Go through the data below line by line. Give only the number of lines that contain "unit".

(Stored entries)
┌──
===== src/rtl/lsu_ctrl_if.sv =====
// Execute-stage and data-memory-bus signal bundle for lsu_ctrl.
// master = the environment (execute stage plus memory), slave = the LSU itself.
interface lsu_ctrl_if #(
  parameter int ADDR_W = 32,
  parameter int DATA_W = 32
);
  // Execute-stage request / completion
  logic                in_valid;
  logic                in_ready;
  logic                in_wen;
  logic [1:0]          in_size;
  logic                in_signed;
  logic [ADDR_W-1:0]   in_addr;
  logic [DATA_W-1:0]   in_wdata;
  logic                out_done;
  logic [DATA_W-1:0]   out_rdata;
  logic                out_err;
  logic                out_misalign;

  // Data-memory bus
  logic                bus_req_valid;
  logic                bus_req_ready;
  logic [ADDR_W-1:0]   bus_addr;
  logic                bus_wen;
  logic [DATA_W-1:0]   bus_wdata;
  logic [DATA_W/8-1:0] bus_wmask;
  logic                bus_resp_valid;
  logic [DATA_W-1:0]   bus_rdata;
  logic                bus_resp_err;

  modport master (
    output in_valid, in_wen, in_size, in_signed, in_addr, in_wdata,
    input  in_ready, out_done, out_rdata, out_err, out_misalign,
    input  bus_req_valid, bus_addr, bus_wen, bus_wdata, bus_wmask,
    output bus_req_ready, bus_resp_valid, bus_rdata, bus_resp_err
  );

  modport slave (
    input  in_valid, in_wen, in_size, in_signed, in_addr, in_wdata,
    output in_ready, out_done, out_rdata, out_err, out_misalign,
    output bus_req_valid, bus_addr, bus_wen, bus_wdata, bus_wmask,
    input  bus_req_ready, bus_resp_valid, bus_rdata, bus_resp_err
  );
endinterface


===== src/rtl/lsu_ctrl.sv =====
// Load/store unit controller: one aligned bus request per accepted load/store.
// Optional WAIT timeout is enabled by defining LSU_TIMEOUT_EN.
module lsu_ctrl #(
  parameter int ADDR_W      = 32,
  parameter int DATA_W      = 32,
  parameter int TIMEOUT_CYC = 255
) (
  input logic       clk,
  input logic       rst,
  lsu_ctrl_if.slave lsu
);

  localparam int STRB_W = DATA_W / 8;
  localparam int OFF_W  = $clog2(STRB_W);

  if (DATA_W != 32 && DATA_W != 64) begin : g_bad_data_w
    $error("lsu_ctrl: DATA_W must be 32 or 64");
  end
  if (TIMEOUT_CYC < 1) begin : g_bad_timeout
    $error("lsu_ctrl: TIMEOUT_CYC must be at least 1");
  end

  typedef enum logic [1:0] {IDLE, REQ, WAIT, DONE} state_t;

  state_t              state;
  logic                in_ready_q;
  logic                bus_req_valid_q;
  logic [ADDR_W-1:0]   bus_addr_q;
  logic [DATA_W-1:0]   bus_wdata_q;
  logic [STRB_W-1:0]   bus_wmask_q;
  logic                out_done_q;
  logic [DATA_W-1:0]   out_rdata_q;
  logic                out_err_q;
  logic                out_misalign_q;
  logic                wen_q;
  logic                signed_q;
  logic [1:0]          size_q;
  logic [OFF_W-1:0]    off_q;

`ifdef LSU_TIMEOUT_EN
  localparam int CNT_W = ($clog2(TIMEOUT_CYC + 1) > 8) ? $clog2(TIMEOUT_CYC + 1) : 8;
  logic [CNT_W-1:0]    wait_cnt;
`endif

  logic                accept;
  logic [OFF_W-1:0]    in_off;
  logic                in_misalign;
  logic [7:0]          size_bytes;
  logic [STRB_W-1:0]   in_mask;
  logic [DATA_W-1:0]   rd_shift;
  logic [DATA_W-1:0]   rd_keep;
  logic                rd_sign;
  logic [DATA_W-1:0]   rd_ext;

  assign accept = lsu.in_valid && in_ready_q;
  assign in_off = lsu.in_addr[OFF_W-1:0];

  // Accept-side decode: natural-alignment check and byte-lane mask.
  always_comb begin
    // NOTE: every always_comb output gets a default first so no path infers a latch.
    in_misalign = 1'b0;
    size_bytes  = 8'hFF;
    case (lsu.in_size)
      2'd0: size_bytes = 8'h01;
      2'd1: begin size_bytes = 8'h03; in_misalign = lsu.in_addr[0];    end
      2'd2: begin size_bytes = 8'h0F; in_misalign = |lsu.in_addr[1:0]; end
      default: in_misalign = (DATA_W == 32) || (|lsu.in_addr[2:0]);
    endcase
    in_mask = STRB_W'(size_bytes) << in_off;
  end

  // Load extraction: shift the addressed lanes down, keep 2^size bytes, extend.
  always_comb begin
    rd_shift = lsu.bus_rdata >> {off_q, 3'b000};
    rd_keep  = '1;
    rd_sign  = rd_shift[DATA_W-1];
    case (size_q)
      2'd0: begin rd_keep = DATA_W'(8'hFF);         rd_sign = rd_shift[7];  end
      2'd1: begin rd_keep = DATA_W'(16'hFFFF);      rd_sign = rd_shift[15]; end
      2'd2: begin rd_keep = DATA_W'(32'hFFFF_FFFF); rd_sign = rd_shift[31]; end
      default: ;
    endcase
    rd_ext = (rd_shift & rd_keep) | ((signed_q && rd_sign) ? ~rd_keep : '0);
  end

  always_ff @(posedge clk) begin
    // NOTE: sequential state uses non-blocking assignments so every register sees pre-edge values.
    if (rst) begin
      state           <= IDLE;
      in_ready_q      <= 1'b1;
      bus_req_valid_q <= 1'b0;
      bus_addr_q      <= '0;
      bus_wdata_q     <= '0;
      bus_wmask_q     <= '0;
      out_done_q      <= 1'b0;
      out_rdata_q     <= '0;
      out_err_q       <= 1'b0;
      out_misalign_q  <= 1'b0;
      wen_q           <= 1'b0;
      signed_q        <= 1'b0;
      size_q          <= '0;
      off_q           <= '0;
`ifdef LSU_TIMEOUT_EN
      wait_cnt        <= '0;
`endif
    end else begin
      out_done_q <= 1'b0;
      case (state)
        IDLE: if (accept) begin
          wen_q      <= lsu.in_wen;
          size_q     <= lsu.in_size;
          signed_q   <= lsu.in_signed;
          off_q      <= in_off;
          in_ready_q <= 1'b0;
          if (in_misalign) begin
            state          <= DONE;
            out_done_q     <= 1'b1;
            out_err_q      <= 1'b1;
            out_misalign_q <= 1'b1;
            out_rdata_q    <= '0;
          end else begin
            state           <= REQ;
            bus_req_valid_q <= 1'b1;
            bus_addr_q      <= {lsu.in_addr[ADDR_W-1:OFF_W], {OFF_W{1'b0}}};
            bus_wmask_q     <= in_mask;
            bus_wdata_q     <= lsu.in_wdata << {in_off, 3'b000};
          end
        end
        // Responses seen here cannot belong to this request and are dropped.
        REQ: if (lsu.bus_req_ready) begin
          bus_req_valid_q <= 1'b0;
          state           <= WAIT;
`ifdef LSU_TIMEOUT_EN
          wait_cnt        <= '0;
`endif
        end
        WAIT: if (lsu.bus_resp_valid) begin
          state          <= DONE;
          out_done_q     <= 1'b1;
          out_err_q      <= lsu.bus_resp_err;
          out_misalign_q <= 1'b0;
          out_rdata_q    <= (wen_q || lsu.bus_resp_err) ? '0 : rd_ext;
        end
`ifdef LSU_TIMEOUT_EN
        else if (wait_cnt == CNT_W'(TIMEOUT_CYC - 1)) begin
          state          <= DONE;
          out_done_q     <= 1'b1;
          out_err_q      <= 1'b1;
          out_misalign_q <= 1'b0;
          out_rdata_q    <= '0;
        end else begin
          wait_cnt <= wait_cnt + CNT_W'(1);
        end
`endif
        DONE: begin
          state      <= IDLE;
          in_ready_q <= 1'b1;
        end
        default: state <= IDLE;
      endcase
    end
  end

  assign lsu.in_ready      = in_ready_q;
  assign lsu.bus_req_valid = bus_req_valid_q;
  assign lsu.bus_addr      = bus_addr_q;
  assign lsu.bus_wen       = wen_q;
  assign lsu.bus_wdata     = bus_wdata_q;
  assign lsu.bus_wmask     = bus_wmask_q;
  assign lsu.out_done      = out_done_q;
  assign lsu.out_rdata     = out_rdata_q;
  assign lsu.out_err       = out_err_q;
  assign lsu.out_misalign  = out_misalign_q;

endmodule


===== src/flat_wrapper.sv =====
// flat-port wrapper written by rule: the top's interface ports become plain ports
module lsu_ctrl_flat 
#(
  parameter int ADDR_W      = 32,
  parameter int DATA_W      = 32,
  parameter int TIMEOUT_CYC = 255
)
  (clk, rst, lsu_in_valid, lsu_in_wen, lsu_in_size, lsu_in_signed, lsu_in_addr, lsu_in_wdata, lsu_in_ready, lsu_out_done, lsu_out_rdata, lsu_out_err, lsu_out_misalign, lsu_bus_req_valid, lsu_bus_addr, lsu_bus_wen, lsu_bus_wdata, lsu_bus_wmask, lsu_bus_req_ready, lsu_bus_resp_valid, lsu_bus_rdata, lsu_bus_resp_err);
  lsu_ctrl_if #(.ADDR_W(ADDR_W), .DATA_W(DATA_W)) lsu_i ();
  input logic clk;
  input logic rst;
  input wire logic [$bits(lsu_i.in_valid)-1:0] lsu_in_valid;
  input wire logic [$bits(lsu_i.in_wen)-1:0] lsu_in_wen;
  input wire logic [$bits(lsu_i.in_size)-1:0] lsu_in_size;
  input wire logic [$bits(lsu_i.in_signed)-1:0] lsu_in_signed;
  input wire logic [$bits(lsu_i.in_addr)-1:0] lsu_in_addr;
  input wire logic [$bits(lsu_i.in_wdata)-1:0] lsu_in_wdata;
  output wire logic [$bits(lsu_i.in_ready)-1:0] lsu_in_ready;
  output wire logic [$bits(lsu_i.out_done)-1:0] lsu_out_done;
  output wire logic [$bits(lsu_i.out_rdata)-1:0] lsu_out_rdata;
  output wire logic [$bits(lsu_i.out_err)-1:0] lsu_out_err;
  output wire logic [$bits(lsu_i.out_misalign)-1:0] lsu_out_misalign;
  output wire logic [$bits(lsu_i.bus_req_valid)-1:0] lsu_bus_req_valid;
  output wire logic [$bits(lsu_i.bus_addr)-1:0] lsu_bus_addr;
  output wire logic [$bits(lsu_i.bus_wen)-1:0] lsu_bus_wen;
  output wire logic [$bits(lsu_i.bus_wdata)-1:0] lsu_bus_wdata;
  output wire logic [$bits(lsu_i.bus_wmask)-1:0] lsu_bus_wmask;
  input wire logic [$bits(lsu_i.bus_req_ready)-1:0] lsu_bus_req_ready;
  input wire logic [$bits(lsu_i.bus_resp_valid)-1:0] lsu_bus_resp_valid;
  input wire logic [$bits(lsu_i.bus_rdata)-1:0] lsu_bus_rdata;
  input wire logic [$bits(lsu_i.bus_resp_err)-1:0] lsu_bus_resp_err;
  assign lsu_i.in_valid = lsu_in_valid;
  assign lsu_i.in_wen = lsu_in_wen;
  assign lsu_i.in_size = lsu_in_size;
  assign lsu_i.in_signed = lsu_in_signed;
  assign lsu_i.in_addr = lsu_in_addr;
  assign lsu_i.in_wdata = lsu_in_wdata;
  assign lsu_in_ready = lsu_i.in_ready;
  assign lsu_out_done = lsu_i.out_done;
  assign lsu_out_rdata = lsu_i.out_rdata;
  assign lsu_out_err = lsu_i.out_err;
  assign lsu_out_misalign = lsu_i.out_misalign;
  assign lsu_bus_req_valid = lsu_i.bus_req_valid;
  assign lsu_bus_addr = lsu_i.bus_addr;
  assign lsu_bus_wen = lsu_i.bus_wen;
  assign lsu_bus_wdata = lsu_i.bus_wdata;
  assign lsu_bus_wmask = lsu_i.bus_wmask;
  assign lsu_i.bus_req_ready = lsu_bus_req_ready;
  assign lsu_i.bus_resp_valid = lsu_bus_resp_valid;
  assign lsu_i.bus_rdata = lsu_bus_rdata;
  assign lsu_i.bus_resp_err = lsu_bus_resp_err;
  lsu_ctrl #(.ADDR_W(ADDR_W), .DATA_W(DATA_W), .TIMEOUT_CYC(TIMEOUT_CYC)) u_core (.clk(clk), .rst(rst), .lsu(lsu_i));
endmodule

===== config.mk =====
export PLATFORM = sky130hd
export DESIGN_NAME = lsu_ctrl_flat
export DESIGN_NICKNAME = d
export VERILOG_FILES = /design/src/rtl/lsu_ctrl_if.sv /design/src/rtl/lsu_ctrl.sv /design/src/flat_wrapper.sv
export SDC_FILE = /design/constraint.sdc
export NUM_CORES = 1
export LEC_CHECK = 0
export ABC_CLOCK_PERIOD_IN_PS = 3850
export BUFFER_PORTS_ARGS = -buffer_cell sky130_fd_sc_hd__buf_4
export CAP_MARGIN = 20
export CORE_AREA = 2 2 102 104
export DETAILED_ROUTE_END_ITERATION = 10
export DIE_AREA = 0 0 104 106
export PLACE_DENSITY_LB_ADDON = 0.2
export SLEW_MARGIN = 10
export SYNTH_ARGS = -nofsm -noshare
export SYNTH_HDL_FRONTEND = slang
export SYNTH_SLANG_ARGS = --single-unit

===== constraint.sdc =====
create_clock -name clk -period 3.85 [get_ports clk]
set_input_delay 0.1925 -clock clk [delete_from_list [all_inputs] [get_ports clk]]
set_output_delay 0.1925 -clock clk [all_outputs]
set_load 0.05 [all_outputs]

== Yosys cells after proc, flatten, opt, wreduce, memory -nomap -nowiden ==
Cells that the tools add are included.
Operators by class
  shift-type cells: 3
  bitwise gates (word level): 4
  reduce and logical (&&, ||, !) cells: 16
  muxes and demuxes: 31
  equal/unequal tests: 11
Operators by type and width (count)
  $mux W32: 5
  $pmux W32 S2: 2
  $and A32 B32 Y32: 1
  $not A32 Y32: 1
  $or A32 B32 Y32: 1
  $shl A32 B5 Y32: 1
  $shr A32 B5 Y32: 1
  $pmux W1 S2: 6
  $pmux W4 S3: 1
  $mux W1: 11
  $mux W2: 4
  $pmux W2 S4: 1
  $reduce_and A4 Y1: 2
  $eq A2 B1 Y1 const B: 3
  $eq A2 B2 Y1 const B: 3
  $logic_not A2 Y1: 3
  $ne A2 B2 Y1 const B: 3
  $reduce_and A3 Y1: 2
  $reduce_bool A2 Y1: 3
  $ne A2 B1 Y1 const B: 2
  $reduce_and A2 Y1: 2
  $shl A4 B2 Y4: 1
  $pmux W1 S3: 1
  $logic_and A1 B1 Y1: 2
  other kinds (3): 3
Word-level totals
  flip-flop bits (word level): 111
  word-level logic and storage cells: 79
  output and inout bits: 106

== Longest topological paths before layout ==
Gate-level depths: netlist of the first run.
  depth in word-level cells: 8
  mapped depth: 9
  depth with buffers taken out: 6

== Worst setup path after synthesis of the first run ==
OpenSTA, ideal clock, no wires.
  kind: register to register
  from: register u_core.state[0]
  to: register u_core.bus_req_valid_q (netlist: u_core.lsu.bus_req_valid)
  stages on the path, launching flop included: 10
  path buffers: 3
  data arrival time: 1.815 ns
  setup slack: 1.961 ns
  path through: dfxtp_1 > inv_1 > ha_1 > and3_1 > clkbuf_2 > o21ai_0 > clkbuf_1 > clkbuf_1 > nand2_1 > a31oi_1
On the way
  word-level cells in the longest chain between the ends: 3
  elaborated cells on any way between the ends: 8
  classes of those cells: eq/ne (4); mux (1); reduce/logical (3)
RTL lines
  from (decl): RTL line lsu_ctrl.sv:25  | state_t state;
  from (signal assigned): RTL line lsu_ctrl.sv:89  | state <= IDLE;
  from (signal assigned): RTL line lsu_ctrl.sv:116  | state <= DONE;
  from (signal assigned): RTL line lsu_ctrl.sv:122  | state <= REQ;
  $eq A2 B1 Y1 / $logic_not A2 Y1 (equally long branches): RTL line lsu_ctrl.sv:108  | case (state)
  $ne A2 B2 Y1 (no line), or another cell as far along
  $reduce_and A4 Y1 (no line)
  to (signal assigned): RTL line lsu_ctrl.sv:91  | bus_req_valid_q <= 1'b0;
  to (signal assigned): RTL line lsu_ctrl.sv:123  | bus_req_valid_q <= 1'b1;
  to (signal assigned): RTL line lsu_ctrl.sv:131  | bus_req_valid_q <= 1'b0;
  to (decl): RTL line lsu_ctrl.sv:27  | logic bus_req_valid_q;
Several ways; a longest one is shown, not always the timed one.
A chain may end at the register's enable or synchronous reset.

== Final worst setup path of the first run ==
  from: register u_core.state[1]
  to: register u_core.bus_wdata_q[3] (netlist: u_core.lsu.bus_wdata[3])
On the way
  word-level cells in the longest chain between the ends: 2
RTL lines
  $logic_not A2 Y1: RTL line lsu_ctrl.sv:108
  $reduce_and A3 Y1 (no line)
  to (signal assigned): RTL line lsu_ctrl.sv:126  | bus_wdata_q <= lsu.in_wdata << {in_off, 3'b000};
  to (decl): RTL line lsu_ctrl.sv:29  | logic [DATA_W-1:0] bus_wdata_q;
Every way passes these cells.

==> flow_summary.yaml, run 1 <==
status:
  status: "finished clean"
clocking:
  cts_post_setup_buffers_inserted: 0
  cts_buffers: 9
  tritoncts_num_sinks: 111
  cts_tree: "built"
  clkLatencyLatePin_ns: 0.37
  clk_pin_slew_ns: 0.11
  cts_htree_levels: 3
  cts_hold_repair.buffers: 0
  clk_path_buf_depth: 2
  cts.repair.resized: 0
  cts-root-buf: "clkbuf_8"
floorplanning:
  die_width_um: 104
  initial_utilization_pct: 50.6
  floorplan.core_area_mm2: 0.0100
  io_pins: 212
  fp.dieArea_mm2: 0.0110
  chipHeight_um: 106
  floorplan.rows: 37
synth:
  postSynth.asyncResetShare_pct: 0
  postSynthRegisterBits: 111
  netlist_top_cells_count: "133 x nand2_1, 111 x dfxtp_1, 77 x a21oi_1"
  synthesis.yosys.warnings: 0
  synth.yosys.seq_area_share_pct: 43.9
  synth.largest_area_cell: "dfxtp_1"
  synth_top_area_share_pct: 43.9
  synth-simple-area-share_pct: 18.6
  synth_top_flop_cell: "dfxtp_1"
  synthesis.instances: 601
  synth_edf_count: 0
  synth_compound_area_share_pct: 21.8
  synth-xor-area-share_pct: 0
  yosys-top-cells-area: "dfxtp_1 44%, nand2_1 9.9%, a21oi_1 7.6%"
  yosys-mux-area-fraction_pct: 8.98
  netlist_area_before_placement_mm2: 0.00506
  synth.avg_cell_area_um2: 8.42
  yosysUniqueCellTypes: 44
  synthAdderAreaFrac_pct: 1.24
  yosys.cell_count.top_type: "nand2_1"
  synth_top_family_by_area: "compound AO/OA/AOI/OAI gates"
final_layout:
  antenna_cell_count: 0
  growth_of_design_area_from_synthesis_to_finish_pct: 35.1
  share_of_layout_cells_above_drive_strength_1_pct: 31.7
  final_util_pct: 68.4
  final_cells: 916
  fillers: 876
  finalNetCount: 886
pwr:
  total_power_mw: 3.34
  p_leak_nw: 2.89
  vdd_drop_max_uv: 304
  pwr_dens_mw_per_mm2: 489
critical_path:
  worst-endpoint-arrival_ns: 2.92
  r2r_setup_slack_ns: 1.23
  setup.worst_path.class: "flip-flop to flip-flop"
  launching_point_of_the_worst_reg2reg_path: "u_core.state[1]$_SDFFE_PP0P_"
  critical_path_start_type: "flip-flop"
  critical_path_required_ns: 4.15
  worstPathBufferInverterCount: 2
  crit_path_max_fanout: 38
  critical_path.reg2reg.endpoint: "u_core.lsu.bus_wdata[3]$_SDFFE_PP0P_"
  worstSetupEndpointType: "flip-flop"
  cp_cell_sequence: "inv_1, ha_1, nand3_1, a21oi_4, buf_4, nand3_1, a21oi_1"
  r2r_cells: 7
  master_of_the_slowest_instance_on_the_critical_path: "a21oi_4"
  critPathMostFrequentCell: "nand3_1"
  delay_of_the_slowest_cell_on_the_worst_path_ns: 0.88
  family_with_the_most_delay_on_the_worst_path: "compound AO/OA/AOI/OAI gates"
routing:
  totalWireLength_mm: 14.7
  met3_length_mm: 1.22
  first_iter_violations: 351
  routedLengthMet1_mm: 6.01
  top_signal_layer_used: "met4"
  route.detailed.wl_per_inst_um: 16.1
  drt.antenna.violating_nets: 0
  firstDrtPassIters: 5
  vias_per_cell: 5.52
  drcViolationCount: 0
  route.met2.wl_mm: 7.30
  dr_total_vias: 5058
global_route:
  largest_net_degree_at_the_start_of_global_routing: 82
  grt_pass1_vias: 4731
  grt_antenna_before_repair: 0
  grt-ovfl-total: 0
  groute.usage.overall_pct: 25.4
  grt_pass1_wl_mm: 23.1
place:
  routabilityCongestion: 0.907
  dpl.cell_count: 899
  total_half_perimeter_wirelength_after_legalization_and_detailed_placement_mm: 10.6
  io_buffers: 209
timing:
  worst_pin_slew_ns: 1.01
  fin_skew_ns: 0.0118
  min_period_over_period_pct: 68.0
  total_negative_slack_for_setup_checks_ns: 0
  maxSlewHeadroom_pct: 32.8
  slew_viol_final: 0
  maxClockFrequency_mhz: 382
  finalSetupViolations: 0
  hold_viol: 0
  grt_setup_unrepaired: "no"
  finalWorstPathRequiredPeriod_ns: 2.62
min_path:
  holdPathStages: 2
  hold_path_origin: "lsu_bus_req_ready"
  holdPathEnd: "u_core.lsu.bus_req_valid$_SDFFE_PP0P_"
  timing.hold.worst.class: "input port to flip-flop"
flow_run:
  drv.max_cap_violation_count: 0
## stage by stage
stage                     worst slack (ns)  hold slack (ns)  cell area, um^2
final                                 1.23           0.0214             6840
after global routing                  1.02           0.0185             6840
after CTS                             1.27           0.0116             6810
after detailed placement              1.26            0.402             6620
after global placement                1.40            0.403             6620
after floorplan                       1.96            0.300             5060
## worst max path at each step
stage                                       startpoint                                     to  slack, ns  cells past startpoint
after floorplan           u_core.state[0]$_SDFFE_PP0P_  u_core.lsu.bus_req_valid$_SDFFE_PP0P_       1.96                      9
after global placement                  lsu_in_addr[0]  u_core.lsu.bus_wdata[15]$_SDFFE_PP0P_       1.40                      6
after detailed placement  u_core.state[0]$_SDFFE_PP0P_   u_core.lsu.bus_wdata[3]$_SDFFE_PP0P_       1.26                      7
after CTS                 u_core.state[1]$_SDFFE_PP0P_  u_core.lsu.bus_wdata[26]$_SDFFE_PP0P_       1.27                      7
after global routing      u_core.state[1]$_SDFFE_PP0P_   u_core.lsu.bus_wdata[3]$_SDFFE_PP0P_       1.02                      7
final                     u_core.state[1]$_SDFFE_PP0P_   u_core.lsu.bus_wdata[3]$_SDFFE_PP0P_       1.23                      7
## cells by family (layout without fill, tap and decap cells)
logic type	count (synthesis)	in the layout
and+or+nand+nor	219	219
AOI/OAI and AO/OA	163	163
DFF	111	111
buffers and inverters	59	237
muxes	43	43
adders and majority gates	5	5
other	1	2
## layer usage
metal  track usage [%]  vias to the layer above
li1                  -                     2470
met1              31.5                     2360
met2              43.2                      213
met3              7.36                       15
met4              7.34                        0
met5                 0                        -
## placed cells by master (no fill, tap or decap), drive strengths merged
master	Yosys	final
ha	5	5
a211oi	8	8
nor2	26	26
nor4	1	1
or2	2	2
nor2b	12	12
a21o	1	1
o21bai	1	1
clkbuf	29	11
nand3	14	14
clkinv	0	3
o31ai	1	1
mux2i	33	33
inv	5	7
nand3b	1	1
o21ai	11	11
a22o	1	1
and2	1	1
a31oi	1	1
o211a	1	1
a21oi	78	78
mux4	1	1
a311oi	4	4
mux2	9	9
a211o	7	7
nand2	133	133
buf	25	216
dfxtp	111	111
and3	2	2
o2bb2ai	15	15
o211ai	8	8
a41o	2	2
nor3	14	14
a32o	23	23
or3	10	10
nand2b	3	3
conb	1	2
a21boi	1	1
## flip-flops by register name, summed over array words and instances, names as in the netlist
register and flops:
u_core.lsu.out_rdata 32, u_core.lsu.bus_wdata 32, u_core.lsu.bus_wmask 4, u_core.lsu.out_err 1, u_core.size_q 2, u_core.lsu.out_misalign 1
u_core.lsu.out_done 1, u_core.lsu.bus_req_valid 1, u_core.lsu.bus_addr 30, u_core.state 2, u_core.signed_q 1, u_core.off_q 2
u_core.lsu.in_ready 1, u_core.lsu.bus_wen 1
## power by group
part | internal [mW] | switching [mW] | total [mW]
clock network | 0.277 | 0.395 | 0.672
registers | 1.26 | 0.0799 | 1.34
logic | 0.453 | 0.880 | 1.33
total | 1.99 | 1.35 | 3.34
## worst reg2reg max path: stages, from the launching register on
cell     delay [ns]
dfxtp_1        0.35
inv_1          0.11
ha_1           0.27
nand3_1        0.34
a21oi_4        0.88
buf_4          0.33
nand3_1        0.10
a21oi_1        0.17
## layout make-up
cell class	count	area (um^2)	area share, %
Multi-Input combinational cell	432	2590	37.9
Sequential cell	111	2220	32.5
Timing Repair Buffer	216	1640	24.0
Tap cell	136	170	2.49
Clock buffer	11	151	2.21
Clock inverter	5	40.0	0.586
Inverter	5	18.8	0.275
(Power assumes the default switching activity.)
└──
■ Response area ■
2